● SOURCE RECORDS
`src/sv/polyline_path_length_defines.svh`:
```
// ----------------------------------------------------------------------------
// Polyline path length assertion macros
// Concurrent check wrappers that drop out when SYNTHESIS is defined.
// ----------------------------------------------------------------------------
`ifndef POLYLINE_PATH_LENGTH_DEFINES_SVH
`define POLYLINE_PATH_LENGTH_DEFINES_SVH

`ifndef SYNTHESIS
// check that holds outside reset
`define PLPL_ASSERT(lbl, prop, msg) \
  lbl: assert property (@(posedge clk) disable iff (rst) prop) else $error(msg);
// check that holds at every edge, reset included
`define PLPL_ASSERT_ALWAYS(lbl, prop, msg) \
  lbl: assert property (@(posedge clk) prop) else $error(msg);
`else
`define PLPL_ASSERT(lbl, prop, msg)
`define PLPL_ASSERT_ALWAYS(lbl, prop, msg)
`endif

`endif

```
`src/sv/plpl_pkg.sv`:
```
// ----------------------------------------------------------------------------
// Polyline path length package
// Shared widths, fixed-point constants and the queue entry type.
// ----------------------------------------------------------------------------
`default_nettype none

package plpl_pkg;

  localparam int COORD_W         = 32;
  localparam int DIFF_W          = 32;              // |a - b| of two 32-bit values
  localparam int SQ_W            = 2 * DIFF_W;
  localparam int RAD_W           = SQ_W + 2;        // even width, holds the sum
  localparam int ROOT_W          = RAD_W / 2;
  localparam int REM_W           = ROOT_W + 3;
  localparam int TOTAL_W         = 64;
  localparam int COORD_FRAC_BITS = 16;
  localparam int OUT_FRAC_BITS   = 16;
  localparam int UP_SHIFT   = (COORD_FRAC_BITS < OUT_FRAC_BITS) ?
                              (OUT_FRAC_BITS - COORD_FRAC_BITS) : 0;
  localparam int DOWN_SHIFT = (COORD_FRAC_BITS > OUT_FRAC_BITS) ?
                              (COORD_FRAC_BITS - OUT_FRAC_BITS) : 0;

  localparam int QUEUE_DEPTH = 2;
  localparam int QUEUE_AW    = $clog2(QUEUE_DEPTH);
  localparam int QUEUE_CW    = $clog2(QUEUE_DEPTH + 1);

  localparam int ROOT_STEPS = ROOT_W;
  localparam int STEP_W     = $clog2(ROOT_STEPS);

  localparam logic STATUS_OK        = 1'b0;
  localparam logic STATUS_TOO_SHORT = 1'b1;

  typedef struct packed {
    logic [DIFF_W-1:0] dx;
    logic [DIFF_W-1:0] dy;
    logic              has_seg;
    logic              last;
  } seg_t;

endpackage

`default_nettype wire

```
`src/sv/plpl_back.sv`:
```
// ----------------------------------------------------------------------------
// Length engine
// Squares, takes a bit-serial integer square root and accumulates the total.
// ----------------------------------------------------------------------------
`default_nettype none
`include "polyline_path_length_defines.svh"

module plpl_back (
  input  wire logic                         clk,
  input  wire logic                         rst,
  input  wire logic                         pop_valid,
  output logic                              pop_ready,
  input  wire plpl_pkg::seg_t               pop_data,
  output logic                              out_valid,
  input  wire logic                         out_ready,
  output logic [plpl_pkg::TOTAL_W-1:0]      path_length,
  output logic                              status,
  output logic                              saturated
);

  typedef enum logic [2:0] {
    ST_IDLE,
    ST_SQUARE,
    ST_SUM,
    ST_ROOT,
    ST_ACC
  } state_t;

  state_t                          state;
  logic [plpl_pkg::DIFF_W-1:0]     dx;
  logic [plpl_pkg::DIFF_W-1:0]     dy;
  logic                            has_seg;
  logic                            last;
  logic [plpl_pkg::SQ_W-1:0]       sq_x;
  logic [plpl_pkg::SQ_W-1:0]       sq_y;
  logic [plpl_pkg::RAD_W-1:0]      rad;
  logic [plpl_pkg::REM_W-1:0]      rem;
  logic [plpl_pkg::ROOT_W-1:0]     root;
  logic [plpl_pkg::STEP_W-1:0]     step;
  logic [plpl_pkg::TOTAL_W-1:0]    total;
  logic                            ovf_seen;

  logic [plpl_pkg::REM_W-1:0]      rem_sh;
  logic [plpl_pkg::REM_W-1:0]      trial;
  logic                            take;
  logic [plpl_pkg::TOTAL_W-1:0]    seg_len;
  logic [plpl_pkg::TOTAL_W:0]      sum;
  logic [plpl_pkg::TOTAL_W-1:0]    total_next;
  logic                            ovf_next;
  logic                            stall;

  assign pop_ready = (state == ST_IDLE);

  // one root digit per cycle: bring down two radicand bits, try 4r+1
  assign rem_sh = {rem[plpl_pkg::REM_W-3:0], rad[plpl_pkg::RAD_W-1 -: 2]};
  assign trial  = {1'b0, root, 2'b01};
  assign take   = (rem_sh >= trial);

  assign seg_len = has_seg ?
      ((plpl_pkg::TOTAL_W'(root) << plpl_pkg::UP_SHIFT) >> plpl_pkg::DOWN_SHIFT) : '0;
  assign sum        = {1'b0, total} + {1'b0, seg_len};
  assign total_next = sum[plpl_pkg::TOTAL_W] ? '1 : sum[plpl_pkg::TOTAL_W-1:0];
  assign ovf_next   = ovf_seen || sum[plpl_pkg::TOTAL_W];

  // hold the closing beat while the previous result is still unclaimed
  assign stall = last && out_valid && !out_ready;

  always_ff @(posedge clk) begin
    if (rst) begin
      state       <= ST_IDLE;
      total       <= '0;
      ovf_seen    <= 1'b0;
      out_valid   <= 1'b0;
      path_length <= '0;
      status      <= plpl_pkg::STATUS_OK;
      saturated   <= 1'b0;
    end else begin
      if (state == ST_ACC && last && !stall) begin
        out_valid <= 1'b1;
      end else if (out_ready) begin
        out_valid <= 1'b0;
      end
      case (state)
        ST_IDLE: begin
          if (pop_valid) begin
            dx      <= pop_data.dx;
            dy      <= pop_data.dy;
            has_seg <= pop_data.has_seg;
            last    <= pop_data.last;
            root    <= '0;
            state   <= pop_data.has_seg ? ST_SQUARE : ST_ACC;
          end
        end
        ST_SQUARE: begin
          sq_x  <= dx * dx;
          sq_y  <= dy * dy;
          state <= ST_SUM;
        end
        ST_SUM: begin
          rad   <= plpl_pkg::RAD_W'(sq_x) + plpl_pkg::RAD_W'(sq_y);
          rem   <= '0;
          root  <= '0;
          step  <= plpl_pkg::STEP_W'(plpl_pkg::ROOT_STEPS - 1);
          state <= ST_ROOT;
        end
        ST_ROOT: begin
          rad  <= rad << 2;
          rem  <= take ? (rem_sh - trial) : rem_sh;
          root <= {root[plpl_pkg::ROOT_W-2:0], take};
          step <= step - 1'b1;
          if (step == '0) begin
            state <= ST_ACC;
          end
        end
        ST_ACC: begin
          if (!stall) begin
            state <= ST_IDLE;
            if (last) begin
              path_length <= has_seg ? total_next : '0;
              status      <= has_seg ? plpl_pkg::STATUS_OK : plpl_pkg::STATUS_TOO_SHORT;
              saturated   <= has_seg && ovf_next;
              total       <= '0;
              ovf_seen    <= 1'b0;
            end else begin
              total    <= total_next;
              ovf_seen <= ovf_next;
            end
          end
        end
        default: begin
          state <= ST_IDLE;
        end
      endcase
    end
  end

  `PLPL_ASSERT(a_short_path_clean,
    out_valid && status == plpl_pkg::STATUS_TOO_SHORT |-> path_length == '0 && !saturated,
    "short path result carries length or saturation")
  `PLPL_ASSERT(a_ovf_pins_total, ovf_seen |-> total == '1,
    "overflow seen but total not pinned at maximum")
  `PLPL_ASSERT(a_clear_after_close, state == ST_ACC && last && !stall |=> total == '0 && !ovf_seen,
    "path state not cleared after closing beat")
  `PLPL_ASSERT_ALWAYS(a_no_pop_while_busy, state != ST_IDLE |-> !pop_ready,
    "queue popped while engine busy")

endmodule

`default_nettype wire

```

● ASSIGNMENT
Report every line of the entries that carries the word "wire".

● WRITTEN RESPONSE
`default_nettype wire
  input  wire logic                         clk,
  input  wire logic                         rst,
  input  wire logic                         pop_valid,
  input  wire plpl_pkg::seg_t               pop_data,
  input  wire logic                         out_ready,
`default_nettype wire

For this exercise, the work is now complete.